Boylston Market (1810–1887), designed by architect Charles Bulfinch, was located in Boston, Massachusetts, on the corner of Boylston and Washington Streets. Boylston Hall occupied the third floor of the building, and functioned as a performance and meeting space.

==History==
The Boylston Market Association developed the building. John Quincy Adams served as the association's first president. In 1809, the proprietors paid $20,560 for the land formerly belonging to Joseph C. Dyer (and to Samuel Welles before him). The new building "was named to honor the benevolent and philanthropic Ward Nicholas Boylston".
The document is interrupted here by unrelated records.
===== src/rtl/dm_arbiter_if.sv =====
// Request/response bundle for one data-memory master port.
// master: drives req/we/be/addr/wdata and receives rdata/ack.
// slave: the arbiter side of the same signals.
interface dm_arbiter_if;
    logic        req;
    logic        we;
    logic [3:0]  be;
    logic [31:0] addr;
    logic [31:0] wdata;
    logic [31:0] rdata;
    logic        ack;

    modport master (output req, we, be, addr, wdata, input rdata, ack);
    modport slave  (input req, we, be, addr, wdata, output rdata, ack);
endinterface


===== src/rtl/dm_arbiter.sv =====
// Round-robin arbiter/sequencer for the word-wide DM; partial stores become read-modify-write.
// Latency: ack 2 cycles after the sampling edge (read/full/be=0 write), 3 cycles for partial writes.
// Backpressure: one request in flight; the loser holds req until its own ack; one IDLE cycle after each DONE.
// Ports: clk, reset (async, active-high); m0/m1 master ports (dm_arbiter_if.slave);
//        dm_memwrite/dm_addr/dm_din to DM, dm_dout combinational read data from DM.
module dm_arbiter (
    input  logic          clk,
    input  logic          reset,
    dm_arbiter_if.slave   m0,
    dm_arbiter_if.slave   m1,
    output logic          dm_memwrite,
    output logic [31:0]   dm_addr,
    output logic [31:0]   dm_din,
    input  logic [31:0]   dm_dout
);

    typedef enum logic [1:0] {IDLE, ACCESS, MERGE, DONE} state_t;

    state_t      state, state_nxt;
    logic        gnt;
    logic        last_grant;
    logic        l_we;
    logic [3:0]  l_be;
    logic [31:0] l_addr;
    logic [31:0] l_wdata;
    logic [31:0] merge_q;
    logic [31:0] merged;
    logic [31:0] rdata0, rdata1;
    logic        win;
    logic        rd_upd;
    logic [31:0] rd_val;
    logic        ack0, ack1;
    logic [31:0] word_addr;

    // On a tie the master not granted last time wins; a lone requester always wins.
    assign win = (m0.req && m1.req) ? ~last_grant : m1.req;

    // Byte-lane merge of latched write data over the word read in ACCESS.
    always_comb begin
        merged = merge_q;
        for (int i = 0; i < 4; i++) begin
            if (l_be[i]) merged[8*i +: 8] = l_wdata[8*i +: 8];
        end
    end

    // DM is word-indexed: the byte offset is masked off.
    assign word_addr = l_addr & 32'hFFFF_FFFC;

    always_comb begin
        state_nxt   = state;
        dm_memwrite = 1'b0;
        dm_addr     = 32'h0;
        dm_din      = 32'h0;
        rd_upd      = 1'b0;
        rd_val      = 32'h0;
        ack0        = 1'b0;
        ack1        = 1'b0;
        case (state)
            IDLE: begin
                if (m0.req || m1.req) state_nxt = ACCESS;
            end
            ACCESS: begin
                dm_addr = word_addr;
                if (!l_we || (l_be == 4'h0)) begin
                    rd_upd    = 1'b1;
                    rd_val    = dm_dout;
                    state_nxt = DONE;
                end else if (l_be == 4'hF) begin
                    dm_memwrite = 1'b1;
                    dm_din      = l_wdata;
                    rd_upd      = 1'b1;
                    rd_val      = l_wdata;
                    state_nxt   = DONE;
                end else begin
                    state_nxt = MERGE;
                end
            end
            MERGE: begin
                dm_addr     = word_addr;
                dm_memwrite = 1'b1;
                dm_din      = merged;
                rd_upd      = 1'b1;
                rd_val      = merged;
                state_nxt   = DONE;
            end
            DONE: begin
                ack0      = ~gnt;
                ack1      = gnt;
                state_nxt = IDLE;
            end
            default: state_nxt = IDLE;
        endcase
    end

    always_ff @(posedge clk or posedge reset) begin
        if (reset) begin
            state      <= IDLE;
            gnt        <= 1'b0;
            last_grant <= 1'b1;
            l_we       <= 1'b0;
            l_be       <= 4'h0;
            l_addr     <= 32'h0;
            l_wdata    <= 32'h0;
            merge_q    <= 32'h0;
            rdata0     <= 32'h0;
            rdata1     <= 32'h0;
        end else begin
            state <= state_nxt;
            if (state == IDLE && (m0.req || m1.req)) begin
                gnt        <= win;
                last_grant <= win;
                l_we       <= win ? m1.we    : m0.we;
                l_be       <= win ? m1.be    : m0.be;
                l_addr     <= win ? m1.addr  : m0.addr;
                l_wdata    <= win ? m1.wdata : m0.wdata;
            end
            if (state == ACCESS) merge_q <= dm_dout;
            if (rd_upd) begin
                if (gnt) rdata1 <= rd_val;
                else     rdata0 <= rd_val;
            end
        end
    end

    assign m0.rdata = rdata0;
    assign m1.rdata = rdata1;
    assign m0.ack   = ack0;
    assign m1.ack   = ack1;

endmodule

===== src/flat_wrapper.sv =====
// flat-port wrapper written by rule: the top's interface ports become plain ports
module dm_arbiter_flat 
  (clk, reset, dm_memwrite, dm_addr, dm_din, dm_dout, m0_req, m0_we, m0_be, m0_addr, m0_wdata, m0_rdata, m0_ack, m1_req, m1_we, m1_be, m1_addr, m1_wdata, m1_rdata, m1_ack);
  dm_arbiter_if m0_i ();
  dm_arbiter_if m1_i ();
  input  logic clk;
  input  logic reset;
  output logic dm_memwrite;
  output logic [31:0] dm_addr;
  output logic [31:0] dm_din;
  input  logic [31:0] dm_dout;
  input wire logic [$bits(m0_i.req)-1:0] m0_req;
  input wire logic [$bits(m0_i.we)-1:0] m0_we;
  input wire logic [$bits(m0_i.be)-1:0] m0_be;
  input wire logic [$bits(m0_i.addr)-1:0] m0_addr;
  input wire logic [$bits(m0_i.wdata)-1:0] m0_wdata;
  output wire logic [$bits(m0_i.rdata)-1:0] m0_rdata;
  output wire logic [$bits(m0_i.ack)-1:0] m0_ack;
  input wire logic [$bits(m1_i.req)-1:0] m1_req;
  input wire logic [$bits(m1_i.we)-1:0] m1_we;
  input wire logic [$bits(m1_i.be)-1:0] m1_be;
  input wire logic [$bits(m1_i.addr)-1:0] m1_addr;
  input wire logic [$bits(m1_i.wdata)-1:0] m1_wdata;
  output wire logic [$bits(m1_i.rdata)-1:0] m1_rdata;
  output wire logic [$bits(m1_i.ack)-1:0] m1_ack;
  assign m0_i.req = m0_req;
  assign m0_i.we = m0_we;
  assign m0_i.be = m0_be;
  assign m0_i.addr = m0_addr;
  assign m0_i.wdata = m0_wdata;
  assign m0_rdata = m0_i.rdata;
  assign m0_ack = m0_i.ack;
  assign m1_i.req = m1_req;
  assign m1_i.we = m1_we;
  assign m1_i.be = m1_be;
  assign m1_i.addr = m1_addr;
  assign m1_i.wdata = m1_wdata;
  assign m1_rdata = m1_i.rdata;
  assign m1_ack = m1_i.ack;
  dm_arbiter u_core (.clk(clk), .reset(reset), .m0(m0_i), .m1(m1_i), .dm_memwrite(dm_memwrite), .dm_addr(dm_addr), .dm_din(dm_din), .dm_dout(dm_dout));
endmodule

===== config.mk =====
export PLATFORM = sky130hd
export DESIGN_NAME = dm_arbiter_flat
export DESIGN_NICKNAME = d
export VERILOG_FILES = /design/src/rtl/dm_arbiter_if.sv /design/src/rtl/dm_arbiter.sv /design/src/flat_wrapper.sv
export SDC_FILE = /design/constraint.sdc
export NUM_CORES = 1
export LEC_CHECK = 0
export BUFFER_PORTS_ARGS = -buffer_cell sky130_fd_sc_hd__clkbuf_2
export CORE_MARGIN = 3
export CORE_UTILIZATION = 45
export CTS_BUF_LIST = sky130_fd_sc_hd__clkbuf_16
export DETAILED_ROUTE_END_ITERATION = 6
export GPL_ROUTABILITY_DRIVEN = 0
export PLACE_DENSITY = 0.74
export SLEW_MARGIN = 40
export SYNTH_ARGS = -nofsm -noshare
export SYNTH_HDL_FRONTEND = slang
export SYNTH_SLANG_ARGS = --single-unit

===== constraint.sdc =====
create_clock -name clk -period 5.4 [get_ports clk]
set_clock_uncertainty 0.1 [all_clocks]
set_input_delay 0.54 -clock clk [delete_from_list [all_inputs] [get_ports clk]]
set_output_delay 0.54 -clock clk [all_outputs]
set_load 0.005 [all_outputs]

==> metrics, run 1 <==
area grow syn2layout 26.8%; core area approximately 17,000 µm²; worst slew margin relative to its limit 54.5%; Yosys warnings 0; CP Data Required Time roughly 4.8 ns; total number of H-tree levels 4; Layout Cells excl Fill 1,259; DRC viols 0; fin. max-slew vios 0; share of synthesized registers carrying an async set or reset between 90% and 100%; multi-input logic area 3480 µm²; worst min-delay path category in -> async; initial antenna violation count 0; crit path kind reg -> out; Clock Path Buffers 2; max cap viols 0; global-route wire length before repair roughly 33,000 µm; CTS Hold Bufs 0; reg2reg path depth 8; Final min period 3.52 ns; switch share a little under 40%; clock group share of total power a little under 20%; Final Setup Violations 0; Rows 48; Yosys reg bits around 170; Primary FF master, synth dfrtp_1; gr usage total about a fifth; vias in the first global route roughly 6,400; cell mode on critical path buf_4; antenna viol nets, final 0; Internal roughly 0.0035 W; most common cell after layout, fill and taps aside clkbuf_2; total net switching power roughly 0.0023 W; Worst setup EP type output pin; Seq. cell area roughly 4200 µm²; Gate power share 43.7%; largest cells by area after synthesis dfrtp_1 51%, mux2_4 8.9%, mux2i_1 8.5%; sequential power share a little over a third; Mapped Area around 8100 µm²; most frequent cells in the layout 298 x clkbuf_2, 166 x dfrtp_1, 102 x nand2_1; Port-buffer cells 298; Via density between 5 and 6; final instance area between 10,000 and 15,000 µm²; CP Max Fanout 67; power per cell area approximately 560 nW/µm²; Slowest cell on crit path buf_4; # IOs approximately 300; Distinct cells, synth 35; unrepaired setup endpoints after global routing no; Yosys top cell area share between 50 and 60%; syn_area_per_cell 10.7 µm²; number of synthesized flops with an enable pin 0; Die Footprint between 15,000 and 20,000 µm²; Fin. Hold Viols 0; worst vdd ir ~0.26 mV; WL final about 21,000 µm; placed cell count around 1,200; Worst R2R Setup Slack between 2 and 2.5 ns; cell family with most CP delay buffers and inverters; Pre-antenna DRT Iters 4; Initial Util 46.4%; Tcrit/Tclk final about two thirds; Mapped Cells 752; Seq/Total Area, Yosys between 50 and 60%; CTS sink cnt around 170; final total power 0.00574 W; WP depth 8; clk_lat worst skew 0.41 ns; Fillers 1,502; post-cts resize count 0; startpoint class of the critical path flop; Slew @ Worst Pin around 0.7 ns; CTS tree done; Critical Path Start u_core.state[1]; antenna cells 0; routed wire length per instance ~17 µm; WP data arrival 2.88 ns; root buffer cell clkbuf_16; dpl ws approximately 2.3 ns; setup bufs post-CTS 0; DP Wirelength 15,100 µm; Final TNS setup 0 ns; Final WS setup between 1.5 and 2 ns; CTS Buf Count 17; largest net degree at the start of global routing 95; area leader, netlist dfrtp_1; Bufs and invs on worst path 4; via count around 6,400; Critical Path, Cell by Cell inv_1 > ha_2 > buf_4 > and3_1 > a22oi_4 > buf_4 > nor2_1 > clkbuf_2; placed inst area about 9700 µm²; First DRT Iteration DRCs around 250; Chip Width between 100 and 150 µm; die height approximately 140 µm; Worst path max stage delay approximately 0.53 ns; outcome finished clean; fmax ~280 MHz; nets@finish approximately 1,200; layout cells sized above 1 between 30% and 40%; leak pwr around 5.5 nW; Crit Reg-Reg Startpoint u_core.state[1]; GRT overflow 0; Reg clk slew, reported paths roughly 0.070 ns
==> logic make-up (layout without fill, tap and decap cells) <==
group | count (synthesis) | in the layout | synth area share, %
AO/OA/AOI/OAI | 173 | 173 | 12.8
adder cells (fa/ha/maj) | 4 | 4 | 0.620
buffers and inverters | 98 | 379 | 5.59
flip-flops | 167 | 167 | 51.7
multiplexers | 133 | 133 | 19.7
other | 1 | 2 | 0.0464
AND/OR/NAND/NOR | 176 | 176 | 9.48
==> flip-flops by register name, summed over array words and instances (netlist names) <==
name	count
u_core.gnt	1
u_core.l_addr	30
u_core.l_be	4
u_core.l_wdata	32
u_core.l_we	1
u_core.last_grant	1
u_core.m0.rdata	32
u_core.m1.rdata	32
u_core.merge_q	32
u_core.state	2
==> metrics by stage <==
stage	hold WS [ns]	util, %
finish	0.0602	58.8
global route	0.103	58.8
CTS	0.0697	58.8
detailed placement	0.362	55.6
global placement	0.353	55.5
floorplan	0.342	-
==> cells in the mapped netlist, types with 2 or more instances <==
cell	instances
buf_6	6
and2_1	31
inv_1	38
a31oi_1	2
buf_4	5
mux2_2	15
buf_1	4
mux2_4	48
o211ai_4	2
ha_1	4
o22ai_1	62
and3_1	2
mux2i_1	69
dfrtp_1	166
buf_2	13
clkbuf_1	31
nor2b_1	5
o21ai_0	99
nand2_1	102
nor2_1	32
a21boi_0	2
==> layer usage <==
layer	part of all wire [%]	vias to the layer above	routed length, µm	track usage [%]
li1	-	3133	-	-
met1	42	3035	8830	27.0
met2	50	238	10500	36.2
met3	5.9	37	1240	4.27
met4	2.2	0	468	7.85
met5	0	-	0	0
==> worst paths after layout <==
| kind | endpoint |
|---|---|
| setup / recovery | dm_din[5] |
| hold / removal | u_core.m0.rdata[25] |
| setup reg to reg | u_core.m1.rdata[0] |
| hold reg to reg | u_core.l_addr[10] |
| max in group asynchronous | u_core.merge_q[12] |
| min in group clk | u_core.merge_q[26] |
==> cell type report <==
cell class / count / share of cell area (%)
timing repair buffer: 310 / 15.7
clock buffer: 17 / 4.15
sequential: 167 / 40.8
clock inverter: 14 / 1.23
multi-input combinational: 488 / 33.9
inverter: 38 / 1.44
tap: 225 / 2.75
==> power groups by stage <==
stage	clock, W	combinational [W]	sequential (W)
floorplan	0	0.00178	0.00199
global placement	0	0.00247	0.00208
detailed placement	0	0.00253	0.00211
CTS	0.00117	0.00254	0.00209
global route	0.00122	0.00278	0.00216
finish	0.00114	0.00250	0.00209
(Power assumes the default switching activity.)
==> run 2: changes to the inputs <==
ABC_AREA = 1   (was unset)
CORE_UTILIZATION = 46   (was 45)
clock period = 3.17 ns   (was 5.4 ns; I/O delays follow)
==> run 2 against run 1 <==
Largest cell class unchanged; non-clock buffer count increased by 6; highest routed layer unchanged; critical path type unchanged; utilization about the same; synthesized cell count increased by 65%; clock power increased by 77%.
==> metrics, run 2 <==
outcome finished clean (unchanged); Fillers 1,741 (was 1,502); share of synthesized registers carrying an async set or reset 100% (unchanged); total number of H-tree levels 4 (unchanged); fmax 374 MHz; CP Max Fanout 124 (was 67); Primary FF master, synth dfrtp_1 (unchanged); Final TNS setup 0 ns (unchanged); CTS Buf Count 17 (unchanged); Pre-antenna DRT Iters 5 (was 4); Endpoint, Worst Hold u_core.merge_q[31]; Clock Path Buffers 2 (unchanged); Critical Path, Cell by Cell inv_1 > ha_4 > buf_12 > nand2_1 > inv_1 > nand4_1 > nand2_1 > nand2_1 > inv_1 > clkbuf_2 (was inv_1 > ha_2 > buf_4 > and3_1 > a22oi_4 > buf_4 > nor2_1 > clkbuf_2); routed wire length per instance 15.0 µm (was 16.7 µm); total net switching power 0.00502 W (was 0.00226 W); Rows 50 (was 48); antenna viol nets, final 0 (unchanged); Worst path max stage delay 0.42 ns (was 0.53 ns); switch share 45.4% (was 39.4%); worst min-delay path category in -> reg (was in -> async); Reg clk slew, reported paths 0.07 ns (about the same); Crit Reg-Reg Startpoint u_core.state[0] (was u_core.state[1]); placed inst area 10,500 µm² (was 9690 µm²); setup bufs post-CTS 0 (unchanged); Seq. cell area 4180 µm² (unchanged); CTS Hold Bufs 1 (was 0); Yosys reg bits 167 (unchanged); fin. max-slew vios 0 (unchanged); final instance area 11,000 µm² (was 10,200 µm²); max cap viols 0 (unchanged); DRC viols 0 (unchanged); Fin. Hold Viols 0 (unchanged); root buffer cell clkbuf_16 (unchanged); Distinct cells, synth 24 (was 35); Min-Delay Path Depth 3; startpoint class of the critical path flop (unchanged); Seq/Total Area, Yosys 47.4% (was 51.7%); clk_lat worst skew 0.42 ns (was 0.41 ns); Yosys warnings 0 (unchanged); multi-input logic area 3730 µm² (was 3480 µm²); Die Footprint 20,900 µm² (was 19,600 µm²); GRT overflow 0 (unchanged); Mapped Cells 1,238 (was 752); post-cts resize count 0 (unchanged); Synth top cells by count 518 x nand2_1, 166 x dfrtp_1, 138 x inv_1 (was 166 x dfrtp_1, 102 x nand2_1, 99 x o21ai_0); gr usage total 24.5% (was 21.3%); largest net degree at the start of global routing 125 (was 95); Final min period 2.68 ns; power per cell area 1000 nW/µm² (was 560 nW/µm²); unrepaired setup endpoints after global routing no (unchanged); reg2reg path depth 9 (was 8); largest cells by area after synthesis dfrtp_1 47%, nand2_1 22%, inv_1 5.9% (was dfrtp_1 51%, mux2_4 8.9%, mux2i_1 8.5%); Port-buffer cells 298 (unchanged); most frequent cells in the layout 517 x nand2_1, 298 x clkbuf_2, 166 x dfrtp_1 (was 298 x clkbuf_2, 166 x dfrtp_1, 102 x nand2_1); DP Wirelength 18,500 µm (was 15,100 µm); layout cells sized above 1 24.1% (was 39.8%); Final Setup Violations 0 (unchanged); area leader, netlist dfrtp_1 (unchanged); Chip Width 144 µm (was 140 µm); vias in the first global route 8,175 (was 6,420); sequential power share 33.3% (was 36.4%); WL final 26,100 µm (was 21,000 µm); hold_ws 0.0184 ns (was 0.0602 ns); clock group share of total power 18.3% (was 19.9%); CTS tree done (unchanged); First DRT Iteration DRCs 660 (was 245); Yosys top cell area share 47.1% (was 51.4%); worst vdd ir 0.732 mV (was 0.263 mV); hold_sp dm_dout[31]; Internal 0.00603 W (was 0.00347 W); CTS sink cnt 167 (unchanged); area grow syn2layout 25.3% (was 26.8%); number of synthesized flops with an enable pin 0 (unchanged); WP data arrival 2.26 ns (was 2.88 ns); Tcrit/Tclk final between 80% and 90%; placed cell count 1,702 (was 1,228); worst slew margin relative to its limit 54.3% (was 54.5%); Slowest cell on crit path dfrtp_1 (was buf_4); Final WS setup 0.495 ns (was 1.88 ns); Worst setup EP type output pin (unchanged); dpl ws 0.784 ns (was 2.34 ns); crit path kind reg -> out (unchanged); die height 144 µm (was 140 µm); core area 18,800 µm² (was 17,400 µm²); antenna cells 0 (unchanged); syn_area_per_cell 7.12 µm² (was 10.7 µm²); initial antenna violation count 0 (unchanged); leak pwr 6.63 nW (was 5.47 nW); global-route wire length before repair 40,900 µm (was 33,400 µm); Slew @ Worst Pin 0.686 ns (was 0.682 ns); Mapped Area 8820 µm² (was 8080 µm²); Gate power share 48.4% (was 43.7%); nets@finish 1,666 (was 1,200); Initial Util 47.0% (was 46.4%); # IOs 305 (unchanged); Layout Cells excl Fill 1,735 (was 1,259); most common cell after layout, fill and taps aside nand2_1 (was clkbuf_2); Via density 5.11 (was 5.12); count leader, synth nand2_1 (was dfrtp_1); via count 8,871 (was 6,443); Worst R2R Setup Slack 0.72 ns (was 2.44 ns); CP Data Required Time 2.75 ns (was 4.76 ns); reg2reg end u_core.m0.rdata[1] (was u_core.m1.rdata[0])
==> run 2: cell types whose count changed after synthesis, sizes merged, moves of 34 or more <==
cell   before  now
o22ai      62    5
mux2       64    0
nand2     102  520
nor2       32   75
inv        38  141
nand4       1   62
a21oi       1   35
a31oi       2   62
mux2i      69    0
==> run 2: power by group through the flow <==
stage | combinational [W] | sequential [W] | clock [W]
after floorplan | 0.00358 | 0.00351 | 0
after global placement | 0.00526 | 0.00368 | 0
after detailed placement | 0.00536 | 0.00370 | 0
after CTS | 0.00538 | 0.00368 | 0.00205
after global routing | 0.00607 | 0.00379 | 0.00213
final | 0.00534 | 0.00368 | 0.00202
==> run 2: metal layers <==
metal  track usage (%)  part of all wire [%]
met5                 0                     0
met4              6.77                   1.4
met3              4.99                   7.7
met2              39.4                    47
met1              33.9                    44
==> run 2: cells by family (layout without fill, tap and decap cells) <==
logic type	after synthesis	in the layout	synth area share (%)
compound gates	174	174	10.8
fa+ha+maj	4	4	0.568
buf+inv	228	490	10.8
flops	167	167	47.4
other cells	1	2	0.0425
simple gates	664	664	30.4
==> run 2: area by class of cell <==
type,count,share of cell area (%)
clock buffers,17,3.85
clock inverters,15,1.30
inverters,142,4.88
multi-input cells,844,33.7
flip-flops and latches,167,37.8
well taps,234,2.65
repair buffers,316,15.7
==> run 2: critical path, delay by kind of cell (launching register included) <==
kind / cells / cell delay (ns)
AND/OR/NAND/NOR: 4 / 0.38
flip-flops: 1 / 0.42
adder cells (fa/ha/maj): 1 / 0.20
buffers and inverters: 5 / 0.81
==> run 2: how the worst max path moves through the flow <==
stage / start / to / slack [ns] / cells after the start
floorplan: reset / u_core.gnt / 0.63 / 1
global placement: u_core.state[0] / u_core.m0.rdata[15] / 0.84 / 9
detailed placement: u_core.state[0] / u_core.m0.rdata[4] / 0.78 / 9
CTS: u_core.state[1] / dm_din[2] / 0.52 / 10
global route: u_core.state[1] / dm_din[18] / 0.30 / 10
finish: u_core.state[1] / dm_din[15] / 0.49 / 10
==> run 2: metrics by stage <==
| step | power, W | util (%) |
|---|---|---|
| 6_report | 0.0110 | 58.8 |
| 5_1_grt | 0.0120 | 58.8 |
| 4_1_cts | 0.0111 | 58.8 |
| 3_5_place_dp | 0.00906 | 55.8 |
| 3_3_place_gp | 0.00894 | 55.6 |
| 2_1_floorplan | 0.00709 | - |
==> run 3: changes to the inputs <==
CORE_UTILIZATION = 51   (was 46)
PLACE_DENSITY = 0.78   (was 0.74)
clock period = 2.6 ns   (was 3.17 ns; I/O delays follow)
==> run 3 against run 2 <==
Final cell count rose by 8.8%; via count grew 13%; sequential power rose by 23%; critical path type is now reg -> reg; clock power grew 29%; worst setup slack worse by 0.39 ns; die area shrank 9.4%; largest cell class unchanged; critical path depth fell by 2; critical endpoint is now u_core.l_wdata[5]; register-to-register slack lost 0.61 ns; largest power group unchanged; highest routed layer unchanged; sequential share of layout area fell by 4.8 points.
===Design and development===
Construction began in April, 1810, and was completed the same year. The 3-story building measured 120 feet long and 50 feet wide. "On the first floor are 12 stalls for the sale of provisions. The 2nd is separated by an avenue running lengthwise, on the sides of which are 4 spacious rooms. The 3rd story consists of a hall 100 feet in length with the entire width of the building. the central height of the ceiling is 24 feet. It contains an orchestra, and 2 convenient withdrawing-rooms adjoining."

"In 1859 an extension of 40 feet was made." "In 1870 the solid brick structure was moved back from the street eleven feet without disturbing the occupants."

===Tenants===
Early tenants included the Linnaean Society of New England, and Edward Savage's New York Museum, c. 1812, both "handsomely fitted with natural and artificial curiosities." The Handel and Haydn Society held concerts in the hall for several years. In 1845 some of the members of the Workingmen's Protective Union opened a shop on the 2nd floor. Other vendors in the market included butter & cheese dealers M.C. Strout and F.H. Thomas (c. 1877).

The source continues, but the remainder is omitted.